**WHAT IS BEING ASKED**
Report back every line from the entries below in which the word "placement" occurs.
(Beginning of DATA TO USE)
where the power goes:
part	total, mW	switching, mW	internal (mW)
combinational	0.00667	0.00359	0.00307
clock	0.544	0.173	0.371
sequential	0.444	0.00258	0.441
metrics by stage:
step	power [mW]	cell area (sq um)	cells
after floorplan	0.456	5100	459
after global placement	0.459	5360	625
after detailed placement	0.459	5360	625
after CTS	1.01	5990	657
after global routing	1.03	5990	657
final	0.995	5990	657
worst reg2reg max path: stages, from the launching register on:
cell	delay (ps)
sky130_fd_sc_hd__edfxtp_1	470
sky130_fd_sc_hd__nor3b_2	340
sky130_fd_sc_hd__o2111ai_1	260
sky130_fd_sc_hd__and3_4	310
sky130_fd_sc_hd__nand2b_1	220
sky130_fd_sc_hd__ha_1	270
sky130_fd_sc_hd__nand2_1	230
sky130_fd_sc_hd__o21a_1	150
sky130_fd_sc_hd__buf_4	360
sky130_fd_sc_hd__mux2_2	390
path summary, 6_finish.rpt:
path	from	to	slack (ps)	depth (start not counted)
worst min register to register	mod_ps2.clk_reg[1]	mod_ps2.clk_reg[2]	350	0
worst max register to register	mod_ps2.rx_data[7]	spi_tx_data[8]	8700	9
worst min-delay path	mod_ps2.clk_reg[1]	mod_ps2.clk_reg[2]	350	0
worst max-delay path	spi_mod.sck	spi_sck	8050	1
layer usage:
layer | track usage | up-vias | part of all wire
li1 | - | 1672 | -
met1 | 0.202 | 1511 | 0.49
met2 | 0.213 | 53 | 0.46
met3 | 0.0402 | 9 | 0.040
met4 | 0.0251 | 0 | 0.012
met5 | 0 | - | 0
$ cat flow/design.v
module uart_rx (
    input            clk100,
    input            rx,
    output reg [7:0] rx_data = 0,
    output reg       rx_complete = 0
);
    parameter [9:0] BAUD_DIVISOR = 868;
    parameter [3:0] STATE_IDLE     = 0;
    parameter [3:0] STATE_START    = 1;
    parameter [3:0] STATE_DATA0    = 2;
    parameter [3:0] STATE_DATA7    = 9;
    parameter [3:0] STATE_STOP     = 10;
    reg rx_reg = 0;
    reg [7:0] buffer = 0;
    reg [3:0] state = STATE_IDLE;
    reg [9:0] timer = 0;
    always @(posedge clk100) begin
        rx_reg <= rx;
        timer <= timer - 1;
        rx_complete <= 0;
        if (state == STATE_IDLE && !rx_reg) begin
            state <= state + 1;
            timer <= BAUD_DIVISOR / 2;
        end else if (state == STATE_START && timer == 0) begin
            if (!rx_reg) begin
                state <= state + 1;
                timer <= BAUD_DIVISOR;
            end else
                state <= STATE_IDLE;
        end else if (STATE_DATA0 <= state && state <= STATE_DATA7 && timer == 0) begin
            buffer <= (buffer >> 1) | (rx_reg << 7);
            state <= state + 1;
            timer <= BAUD_DIVISOR;
        end else if (state == STATE_STOP && timer == 0) begin
            if (rx_reg) begin
                rx_data <= buffer;
                rx_complete <= 1;
            end
            state <= STATE_IDLE;
        end
    end
endmodule
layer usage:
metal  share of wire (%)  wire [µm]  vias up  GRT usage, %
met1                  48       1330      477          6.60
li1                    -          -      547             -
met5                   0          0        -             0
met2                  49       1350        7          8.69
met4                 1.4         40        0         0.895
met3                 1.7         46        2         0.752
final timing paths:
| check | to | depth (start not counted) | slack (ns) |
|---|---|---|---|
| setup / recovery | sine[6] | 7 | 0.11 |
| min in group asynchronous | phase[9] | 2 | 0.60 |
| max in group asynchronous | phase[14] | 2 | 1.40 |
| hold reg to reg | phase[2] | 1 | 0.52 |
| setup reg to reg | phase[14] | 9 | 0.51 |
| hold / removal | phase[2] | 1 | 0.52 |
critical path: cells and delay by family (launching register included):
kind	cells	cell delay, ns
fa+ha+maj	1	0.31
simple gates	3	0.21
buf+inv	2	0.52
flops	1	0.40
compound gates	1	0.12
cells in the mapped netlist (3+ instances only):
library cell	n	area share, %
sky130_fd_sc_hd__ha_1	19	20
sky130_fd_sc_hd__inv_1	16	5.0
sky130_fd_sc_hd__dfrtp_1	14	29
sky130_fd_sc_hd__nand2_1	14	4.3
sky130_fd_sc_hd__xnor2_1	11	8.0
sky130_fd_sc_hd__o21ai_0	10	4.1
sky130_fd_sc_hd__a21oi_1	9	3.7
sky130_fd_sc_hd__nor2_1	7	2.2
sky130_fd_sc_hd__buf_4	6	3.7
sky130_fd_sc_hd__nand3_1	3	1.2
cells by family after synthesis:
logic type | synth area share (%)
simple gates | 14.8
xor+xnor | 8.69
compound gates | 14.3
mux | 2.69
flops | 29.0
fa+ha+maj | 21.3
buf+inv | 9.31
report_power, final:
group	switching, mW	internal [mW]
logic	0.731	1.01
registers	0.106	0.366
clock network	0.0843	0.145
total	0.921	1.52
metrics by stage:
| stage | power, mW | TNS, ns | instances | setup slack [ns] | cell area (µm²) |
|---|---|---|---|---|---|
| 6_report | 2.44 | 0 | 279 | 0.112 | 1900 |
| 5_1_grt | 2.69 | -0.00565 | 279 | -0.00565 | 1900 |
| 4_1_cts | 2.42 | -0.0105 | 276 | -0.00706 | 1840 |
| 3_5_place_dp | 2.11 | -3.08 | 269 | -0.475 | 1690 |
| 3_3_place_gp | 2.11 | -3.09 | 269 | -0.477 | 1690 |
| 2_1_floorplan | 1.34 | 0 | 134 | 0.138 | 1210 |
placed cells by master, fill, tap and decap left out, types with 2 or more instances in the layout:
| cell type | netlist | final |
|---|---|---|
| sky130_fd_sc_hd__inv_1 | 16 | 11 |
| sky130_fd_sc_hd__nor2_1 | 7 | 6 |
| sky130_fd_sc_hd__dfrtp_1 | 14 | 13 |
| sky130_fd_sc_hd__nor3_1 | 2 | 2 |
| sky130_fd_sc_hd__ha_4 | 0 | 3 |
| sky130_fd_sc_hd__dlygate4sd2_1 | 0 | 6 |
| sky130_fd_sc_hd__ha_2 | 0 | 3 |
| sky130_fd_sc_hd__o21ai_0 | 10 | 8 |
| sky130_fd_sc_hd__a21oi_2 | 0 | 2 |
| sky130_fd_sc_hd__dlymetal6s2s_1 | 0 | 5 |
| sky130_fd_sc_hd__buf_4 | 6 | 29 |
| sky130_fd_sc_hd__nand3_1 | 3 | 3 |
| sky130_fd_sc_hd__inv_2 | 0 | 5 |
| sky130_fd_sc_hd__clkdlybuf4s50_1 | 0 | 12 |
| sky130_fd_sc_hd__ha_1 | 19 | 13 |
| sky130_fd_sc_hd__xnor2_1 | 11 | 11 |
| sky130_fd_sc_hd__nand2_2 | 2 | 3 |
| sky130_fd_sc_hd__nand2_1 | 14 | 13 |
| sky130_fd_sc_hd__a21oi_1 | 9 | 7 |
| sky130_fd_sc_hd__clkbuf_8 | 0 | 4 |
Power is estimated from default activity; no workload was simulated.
## flow/design.v

```verilog
module ethernet_fsm (
    input wire clk,            
    input wire reset,          
    input wire sw,             
    output reg db,             
    output reg [2:0] eth_state  
);
localparam [2:0] 
    zero = 3'b000,
    wait1_1 = 3'b001,
    wait1_2 = 3'b010,
    wait1_3 = 3'b011,
    one = 3'b100,
    wait0_1 = 3'b101,
    wait0_2 = 3'b110,
    wait0_3 = 3'b111;
reg [18:0] q_reg;  
wire [18:0] q_next;
wire m_tick;
reg [2:0] state_reg, state_next;
always @(posedge clk) begin
    q_reg <= q_next;
end
assign q_next = q_reg + 1;
assign m_tick = (q_reg == 0) ? 1'b1 : 1'b0;
always @(posedge clk or posedge reset) begin
    if (reset)
        state_reg <= zero;
    else
        state_reg <= state_next;
end
always @* begin
    state_next = state_reg;  
    db = 1'b0;  
    case (state_reg)
        zero: begin
            if (sw) state_next = wait1_1;
        end
        wait1_1: begin
            if (~sw) state_next = zero;
            else if (m_tick) state_next = wait1_2;
        end
        wait1_2: begin
            if (~sw) state_next = zero;
            else if (m_tick) state_next = wait1_3;
        end
        wait1_3: begin
            if (~sw) state_next = zero;
            else if (m_tick) state_next = one;
        end
        one: begin
            db = 1'b1;
            if (~sw) state_next = wait0_1;
        end
        wait0_1: begin
            db = 1'b1;
            if (sw) state_next = one;
            else if (m_tick) state_next = wait0_2;
        end
        wait0_2: begin
            db = 1'b1;
            if (sw) state_next = one;
            else if (m_tick) state_next = wait0_3;
        end
        wait0_3: begin
            db = 1'b1;
            if (sw) state_next = one;
            else if (m_tick) state_next = zero;
        end
        default: state_next = zero;
    endcase
end
always @(posedge clk) begin
    eth_state <= state_reg;
end
endmodule
module ethernet_led_interface (
    input wire clk,          
    input wire rst,          
    input wire LED_2,        
    input wire LED_1,        
    input wire LED_0,        
    input wire a,            
    input wire b,            
    output reg [2:0] led_status,  
    output wire yo,          
    output wire yl           
);
localparam [1:0] 
    s0 = 2'b00,
    s1 = 2'b01,
    s2 = 2'b10;
reg [1:0] state_reg, state_next;
always @(posedge clk or posedge rst) begin
    if (rst) begin
        state_reg <= s0;
        led_status <= 3'b000;  
    end else begin
        state_reg <= state_next;
        led_status[0] <= (state_reg == s0) ? LED_0 : 0;
        led_status[1] <= (state_reg == s1) ? LED_1 : 0;
        led_status[2] <= (state_reg == s2) ? LED_2 : 0;
    end
end
always @* begin
    state_next = state_reg;  
    case (state_reg)
        s0: if (a) begin
                if (b) state_next = s2;
                else state_next = s1;
            end
        s1: if (a) state_next = s0;
            else state_next = s1;
        s2: state_next = s0;
        default: state_next = s0;
    endcase
end
assign yl = (state_reg == s0) || (state_reg == s1);
assign yo = (state_reg == s0) && a && b;
endmodule
module top_module (
    input wire clk,               
    input wire reset,             
    input wire sw,                
    output wire db,               
    output wire [2:0] eth_state,  
    output wire [2:0] led_status  
);
wire LED_2, LED_1, LED_0;
ethernet_fsm eth_fsm (
    .clk(clk),
    .reset(reset),
    .sw(sw),
    .db(db),
    .eth_state(eth_state)
);
ethernet_led_interface eth_led (
    .clk(clk),
    .rst(reset),
    .LED_2(LED_2),
    .LED_1(LED_1),
    .LED_0(LED_0),
    .a(eth_state[0]),  
    .b(eth_state[1]),  
    .led_status(led_status),
    .yo(),
    .yl()
);
endmodule
```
(End of DATA TO USE)
**FINISHED EXERCISE**
after global placement	0.459	5360	625
after detailed placement	0.459	5360	625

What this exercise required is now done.